In 1835, Levi Moffitt, one of the first settlers, built the first water-power "flouring" mill in the state of Iowa. In 1842, Moffitt and Dan Jones built a church in Augusta, and helped to transport immigrants up the river to Nauvoo. The means of travel was a small steamboat that was called the Maid of Iowa, which was captained by Dan Jones.

The Augusta Academy, a co-educational institution, was established in Augusta in January 1839. This was followed by the Augusta Literary and Debating Society, founded in 1879.

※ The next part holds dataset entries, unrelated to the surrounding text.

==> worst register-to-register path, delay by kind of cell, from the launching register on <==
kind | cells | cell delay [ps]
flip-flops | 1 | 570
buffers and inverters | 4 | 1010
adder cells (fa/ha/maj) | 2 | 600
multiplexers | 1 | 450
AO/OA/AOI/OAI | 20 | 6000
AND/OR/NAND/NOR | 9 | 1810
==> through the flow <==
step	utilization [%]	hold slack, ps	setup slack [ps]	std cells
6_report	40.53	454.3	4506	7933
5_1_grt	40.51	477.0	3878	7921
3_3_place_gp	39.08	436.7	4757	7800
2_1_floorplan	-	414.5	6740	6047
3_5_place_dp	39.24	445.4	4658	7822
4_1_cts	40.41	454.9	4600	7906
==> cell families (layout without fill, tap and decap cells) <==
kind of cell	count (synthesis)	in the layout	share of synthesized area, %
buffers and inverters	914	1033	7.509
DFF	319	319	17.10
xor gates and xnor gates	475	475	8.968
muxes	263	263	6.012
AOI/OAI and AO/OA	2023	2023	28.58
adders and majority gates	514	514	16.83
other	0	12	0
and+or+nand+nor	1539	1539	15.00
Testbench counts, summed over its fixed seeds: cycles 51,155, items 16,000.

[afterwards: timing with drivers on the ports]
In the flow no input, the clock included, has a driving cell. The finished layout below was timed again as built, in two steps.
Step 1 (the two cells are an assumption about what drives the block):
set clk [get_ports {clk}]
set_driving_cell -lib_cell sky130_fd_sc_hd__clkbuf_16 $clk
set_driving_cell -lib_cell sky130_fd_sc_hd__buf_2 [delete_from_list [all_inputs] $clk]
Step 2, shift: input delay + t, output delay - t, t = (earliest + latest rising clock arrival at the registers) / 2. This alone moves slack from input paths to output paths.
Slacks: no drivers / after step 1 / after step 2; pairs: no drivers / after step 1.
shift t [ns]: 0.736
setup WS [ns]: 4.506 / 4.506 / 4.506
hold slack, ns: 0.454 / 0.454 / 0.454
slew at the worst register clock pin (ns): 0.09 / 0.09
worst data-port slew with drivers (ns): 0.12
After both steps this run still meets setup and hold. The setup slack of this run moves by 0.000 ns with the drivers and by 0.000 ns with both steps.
Background: an optimization exercise with open tools, aiming at small area and a short achievable clock period. Do not read the settings as production practice. The RTL was checked by simulation tests, not by an equivalence proof against the original design.

[design/flow/design.v]
module row_screen_cell (
  input  wire               mode,    
  input  wire [1:0]         dbits,   
  input  wire [29:0]        lvl,     
  input  wire [9:0]         t,       
  input  wire               blank,
  input  wire [29:0]        thr,    
  input  wire signed [10:0] h_in,    
  input  wire signed [10:0] c_in,    
  output reg  [3:0]         d,       
  output reg  signed [10:0] h_out,   
  output reg  signed [10:0] c_out    
);
  wire [9:0] t1 = thr[9:0];
  wire [9:0] t2 = thr[19:10];
  wire [9:0] t3 = thr[29:20];
  wire signed [12:0] u  = $signed({3'b000, t}) + c_in + h_in;
  wire        [9:0]  uc = (u < 0) ? 10'd0 : (u > 13'sd1023) ? 10'd1023 : u[9:0];
  wire        [9:0]  x  = mode ? uc : t;
  wire [13:0] m  = x * 4'd15 + {4'd0, x[9:6]};
  wire [4:0]  l4 = {1'b0, m[13:10]} + ((m[9:0] > t1) ? 5'd1 : 5'd0);
  reg  [3:0]  lev;
  always @* begin
    case (dbits)
      2'd0:    lev = {3'd0, (x > t1)};
      2'd1:    lev = {2'd0, 2'd0 + (t1 < x) + (t2 < x) + (t3 < x)};
      default: lev = (l4 > 5'd15) ? 4'd15 : l4[3:0];
    endcase
  end
  reg [9:0] v;
  always @* begin
    if (dbits == 2'd2) begin
      case (lev)
        4'd0:    v = 10'd0;
        4'd1:    v = 10'd68;
        4'd2:    v = 10'd136;
        4'd3:    v = 10'd204;
        4'd4:    v = 10'd272;
        4'd5:    v = 10'd341;
        4'd6:    v = 10'd409;
        4'd7:    v = 10'd477;
        4'd8:    v = 10'd545;
        4'd9:    v = 10'd613;
        4'd10:   v = 10'd682;
        4'd11:   v = 10'd750;
        4'd12:   v = 10'd818;
        4'd13:   v = 10'd886;
        4'd14:   v = 10'd954;
        default: v = 10'd1023;
      endcase
    end else begin
      case (lev[1:0])
        2'd0:    v = 10'd0;
        2'd1:    v = lvl[9:0];
        2'd2:    v = lvl[19:10];
        default: v = lvl[29:20];
      endcase
    end
  end
  wire signed [12:0] e  = u - $signed({3'b000, v});
  wire signed [10:0] ec = (e < -13'sd1024) ? -11'sd1024 :
                          (e > 13'sd1023)  ? 11'sd1023 : e[10:0];
  wire signed [10:0] ch = ec >>> 1;
  always @* begin
    if (blank) begin
      d     = 4'd0;
      h_out = mode ? 11'sd0 : h_in;
      c_out = 11'sd0;
    end else if (!mode) begin
      d     = lev;
      h_out = h_in;
      c_out = c_in;
    end else begin
      d     = lev;
      h_out = ec - ch;
      c_out = ch;
    end
  end
endmodule
module row_screen (
  input  wire         clk,
  input  wire         rst,         
  input  wire         in_valid,
  input  wire         in_first,    
  input  wire         in_mode,     
  input  wire [1:0]   in_dbits,    
  input  wire [29:0]  in_lvl,      
  input  wire [79:0]  in_t,        
  input  wire [7:0]   in_blank,    
  input  wire [239:0] in_cell,     
  input  wire [87:0]  in_h,        
  output reg          out_valid,
  output reg  [31:0]  out_d,       
  output reg  [87:0]  out_h        
);
  reg         r_valid;
  reg         r_first;
  reg         r_mode;
  reg [1:0]   r_dbits;
  reg [29:0]  r_lvl;
  reg [79:0]  r_t;
  reg [7:0]   r_blank;
  reg [239:0] r_cell;
  reg [87:0]  r_h;
  always @(posedge clk) begin
    if (rst) begin
      r_valid <= 1'b0;
    end else begin
      r_valid <= in_valid;
    end
    r_first <= in_first;
    r_mode  <= in_mode;
    r_dbits <= in_dbits;
    r_lvl   <= in_lvl;
    r_t     <= in_t;
    r_blank <= in_blank;
    r_cell  <= in_cell;
    r_h     <= in_h;
  end
  reg signed [10:0] carry;
  wire [98:0] cin;   
  wire        [31:0] d_next;
  wire        [87:0] h_next;
  assign cin[10:0] = r_first ? 11'sd0 : carry;
  genvar k;
  generate
    for (k = 0; k < 8; k = k + 1) begin : g_noz
      row_screen_cell u_cell (
        .mode  (r_mode),
        .dbits (r_dbits),
        .lvl   (r_lvl),
        .t     (r_t[10*k +: 10]),
        .blank (r_blank[k]),
        .thr  (r_cell[30*k +: 30]),
        .h_in  (r_h[11*k +: 11]),
        .c_in  (cin[11*k +: 11]),
        .d     (d_next[4*k +: 4]),
        .h_out (h_next[11*k +: 11]),
        .c_out (cin[11*(k+1) +: 11])
      );
    end
  endgenerate
  always @(posedge clk) begin
    if (rst) begin
      out_valid <= 1'b0;
      carry     <= 11'sd0;
    end else begin
      out_valid <= r_valid;
      if (r_valid && r_mode)
        carry <= cin[98:88];
    end
    out_d <= d_next;
    out_h <= h_next;
  end
endmodule
[design/flow/run.sh]
#!/bin/bash
# synth_recipe.tcl (not shown) runs the flow's synth.tcl, then flattens the netlist and writes it again
# the make line also repeats each setting of config.mk as NAME=value (left out here)
make -C /OpenROAD-flow-scripts/flow DESIGN_CONFIG=/design/flow/config.mk WORK_HOME=/design/flow/orfs CLKGATE_MAP_FILE= SYNTH_SCRIPT=/design/flow/synth_recipe.tcl finish
[design/flow/config.mk]
export PLATFORM = sky130hd
export DESIGN_NAME = row_screen
export DESIGN_NICKNAME = row_screen
export VERILOG_FILES = /design/flow/design.v
export SDC_FILE = /design/flow/constraint.sdc
export NUM_CORES = 4
export LEC_CHECK = 0
export CAP_MARGIN = 20
export CORE_MARGIN = 2
export CORE_UTILIZATION = 40
export SLEW_MARGIN = 20
[design/flow/constraint.sdc]
create_clock -name core_clock -period 125.0 [get_ports {clk}]
set_input_delay 25.0000 -clock core_clock [delete_from_list [all_inputs] [get_ports {clk}]]
set_output_delay 25.0000 -clock core_clock [all_outputs]
set_load 0.01 [all_outputs]
==> results.toml <==
[timing]
tightest_slew_ps = 1170
rsz0062_at_grt = "false"
setup_violations = 0
relSlewSlack_pct = 22.1
fmax_ghz = 0.00889
hold_viol = 0
period_share_pct = 90.0
drv_slew = 0
skew_ps = 53.6
setup-tns-final_ps = 0
setup_slack_ps = 12540
min_period_ps = 112460

[route]
first_iter_violations = 3365
viasPerCell = 5.57
vias = 44200
drc_errors = 0
ant_nets = 0
detail_route.wl_per_cell_um = 23.0
firstDrtPassIters = 6
wirelength_mm = 183

[yosys]
yosysTopAreaCell = "dfxtp_1"
ys_top_cells_by_area = "dfxtp_1 (23%), ha_1 (22%), fa_1 (7.0%)"
synth_top_area_share_pct = 23.2
ys_ff_latch = 583
async_reset_ff_share_pct = 0
synth_common_cells = "ha_1 (896), dfxtp_1 (583), inv_1 (530)"
synth_warnings = 2
yosysSeqAreaShare_pct = 23.2
syn_area_um2 = 50300
synthFlopType = "dfxtp_1"
synth_edf_count = 0
synth.net_count = 7154
synth.distinct_cells = 105
yosysMostFrequentCell = "ha_1"
avgSynthCellArea_um2 = 8.94
synthCells = 5629

[finish]
area_delta_synth_final_pct = 20.7
num-nets-final = 7748
finish.utilization_pct = 48.5
drive_above_1_share_pct = 5.64
layoutNonFillerInstCount = 7935

[global_routing]
grt_antenna_before_repair = 13
grt-ovfl-total = 0
grt_usage_pct = 27.7
first_global_vias = 42800
grt_max_degree = 93
grt_pass1_wl_mm = 266

[floorplanning]
die_w_um = 359
fp.coreArea_um2 = 125000
io_pins = 574
die_y_um = 359
dieArea_um2 = 129000
start_util_pct = 40.2
rows = 130

[clock_network]
clkSlewWorstSetupHoldPaths_ps = 60
postCtsSetupRepairBufs = 0
numCtsBuffers = 71
cts_hold_repair.buffers = 0
insertion_delay_ps = 730
cts.repair.resized = 0
clock_sinks = 583
htree_levels = 3
cts-root-buf = "clkbuf_16"
clockBufferDepth = 3
cts_tree = "built"

[setup_path]
cp-start-kind = "flip-flop"
cp-end-kind = "flip-flop"
path_class = "reg -> reg"
path_max_fanout = 19
slowest_delay_ps = 930
required_ps = 125540
critPathSlowestCell = "o31ai_2"
arrival_ps = 113000
crit_top_cell = "a21oi_1"
rrSetupSlack_ps = 12540

[placed_design]
gp_congestion = 0.978
dp_hpwl_mm = 150
place_ws_ps = 14310
dp_cells = 7800
portBuffers = 573

[run_status]
outcome = "timing/DRC/antenna clean"

[flow_run]
maxCapViolCount = 0

[min_path]
holdCritPathClass = "reg -> reg"
-- layout make-up --
type,count,area (µm²)
Clock buffer,91,2010
Timing Repair Buffer,662,6410
Fill cell,11900,64500
Inverter,532,2000
Sequential cell,583,11700
Tap cell,1650,2060
Multi-Input combinational cell,4373,36100
Clock inverter,35,433
Antenna cell,9,22.5
-- metrics by stage --
step                hold slack, ps  instance area, µm²
finish                         455               60700
global route                   500               60700
CTS                            455               60700
detailed placement             446               58300
global placement               440               58200
floorplan                      426               50300
-- path summary, 6_finish.rpt --
path	from	end	cells after the start
max	r_first	out_h[87]	454
min	carry[9]	carry[9]	2
max reg2reg	r_first	out_h[87]	454
min reg2reg	carry[9]	carry[9]	2
-- worst max-delay path, delay by kind of cell (launching register included) --
kind,cells,cell delay [ps]
fa+ha+maj,91,30740
xor+xnor,22,4710
flops,1,510
compound gates,225,54710
simple gates,76,15640
buf+inv,33,3570
mux,7,2330
-- layer usage --
metal  part of all wire (%)  GRT usage (%)  wire, µm
met2                     43           42.2     77700
met3                    8.4           6.18     15400
met4                    3.8           10.1      7020
met1                     45           38.1     82500
met5                 0.0060              0        11
-- cell families after synthesis --
| group | synth area share (%) |
|---|---|
| compound gates | 21.0 |
| xor+xnor | 6.51 |
| fa+ha+maj | 29.4 |
| buf+inv | 5.13 |
| flops | 23.2 |
| mux | 2.78 |
| simple gates | 12.0 |
-- cells in the final DEF (no fill, tap or decap), types with 13 or more instances in the layout --
master / synthesis / layout
nand4_1: 63 / 63
inv_1: 530 / 529
nor2_1: 335 / 334
dfxtp_1: 583 / 581
a21oi_1: 442 / 442
clkdlybuf4s50_1: 0 / 573
o21bai_1: 90 / 89
nor2b_1: 111 / 111
buf_4: 5 / 87
a211oi_1: 36 / 36
o21a_1: 66 / 66
a21o_1: 180 / 180
o31ai_1: 31 / 30
o211ai_1: 65 / 65
o22ai_1: 46 / 45
nand2b_1: 104 / 104
xor2_1: 123 / 123
a21boi_0: 47 / 37
a31oi_1: 41 / 41
a221oi_1: 16 / 16
o21ai_0: 250 / 250
or2_2: 46 / 46
o41ai_1: 17 / 17
and3_1: 23 / 23
xnor2_1: 249 / 249
o21ai_1: 13 / 13
o2bb2ai_1: 45 / 45
or3_1: 37 / 37
nor3_1: 117 / 117
nand2_1: 206 / 205
clkbuf_16: 0 / 73
a22o_1: 25 / 25
mux2_2: 32 / 32
fa_1: 176 / 176
and2_1: 31 / 31
o32ai_1: 22 / 22
ha_1: 896 / 896
nand3_1: 76 / 76
mux2i_1: 104 / 104
-- sequential cells by signal (all words and copies together) (netlist names) --
name,count
r_mode,1
r_dbits,2
r_t,80
carry,11
out_d,32
out_valid,1
r_h,88
r_blank,8
r_first,1
r_valid,1
r_cell,240
r_lvl,30
out_h,88

## static timing again, ports no longer ideal
Ports are ideal in the flow. The routed layout listed here was re-timed in OpenROAD.
Step 1, drivers: a clkbuf_16 drives clk and a buf_2 each remaining input, both assumed.
Step 2, shift: input delay + t, output delay - t, t = (earliest + latest rising clock arrival at the registers) / 2. This alone moves slack from input paths to output paths.
Slacks: ideal / step 1 / step 2; pairs: ideal / step 1.
t (ns): 0.781
slack for setup (ns): 12.538 / 12.538 / 12.538
hold WS [ns]: 0.455 / 0.455 / 0.455
slew at the worst register clock pin (ns): 0.07 / 0.07
worst data-port slew with drivers (ns): 0.16
After both steps this run still meets setup and hold. The setup slack of this run moves by 0.000 ns with the drivers and by 0.000 ns with both steps.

The first postmaster of Augusta was Joshua Holland, appointed on October 2, 1846.

==Demographics==

Augusta's population was 163 in 1902, and 110 in 1925. The population was 87 in 1940.

Historical population
| Census | Pop. | Note | %± |
| 2020 | 51 |  | — |
U.S. Decennial Census

===2020 census===
As of the census of 2020, there were 51 people, 29 households, and 21 families residing in the community. The population density was 68.1 inhabitants per square mile (26.3/km^{2}). There were 32 housing units at an average density of 42.7 per square mile (16.5/km^{2}). The racial makeup of the community was 100.0% White, 0.0% Black or African American, 0.0% Native American, 0.0% Asian, 0.0% Pacific Islander, 0.0% from other races and 0.0% from two or more races. Hispanic or Latino persons of any race comprised 0.0% of the population.

Of the 29 households, 31.0% of which had children under the age of 18 living with them, 51.7% were married couples living together, 17.2% were cohabitating couples, 13.8% had a female householder with no spouse or partner present and 17.2% had a male householder with no spouse or partner present. 27.6% of all households were non-families. 13.8% of all households were made up of individuals, 10.3% had someone living alone who was 65 years old or older.

The median age in the community was 53.8 years. 7.8% of the residents were under the age of 20; 11.8% were between the ages of 20 and 24; 19.6% were from 25 and 44; 25.5% were from 45 and 64; and 35.3% were 65 years of age or older. The gender makeup of the community was 64.7% male and 35.3% female.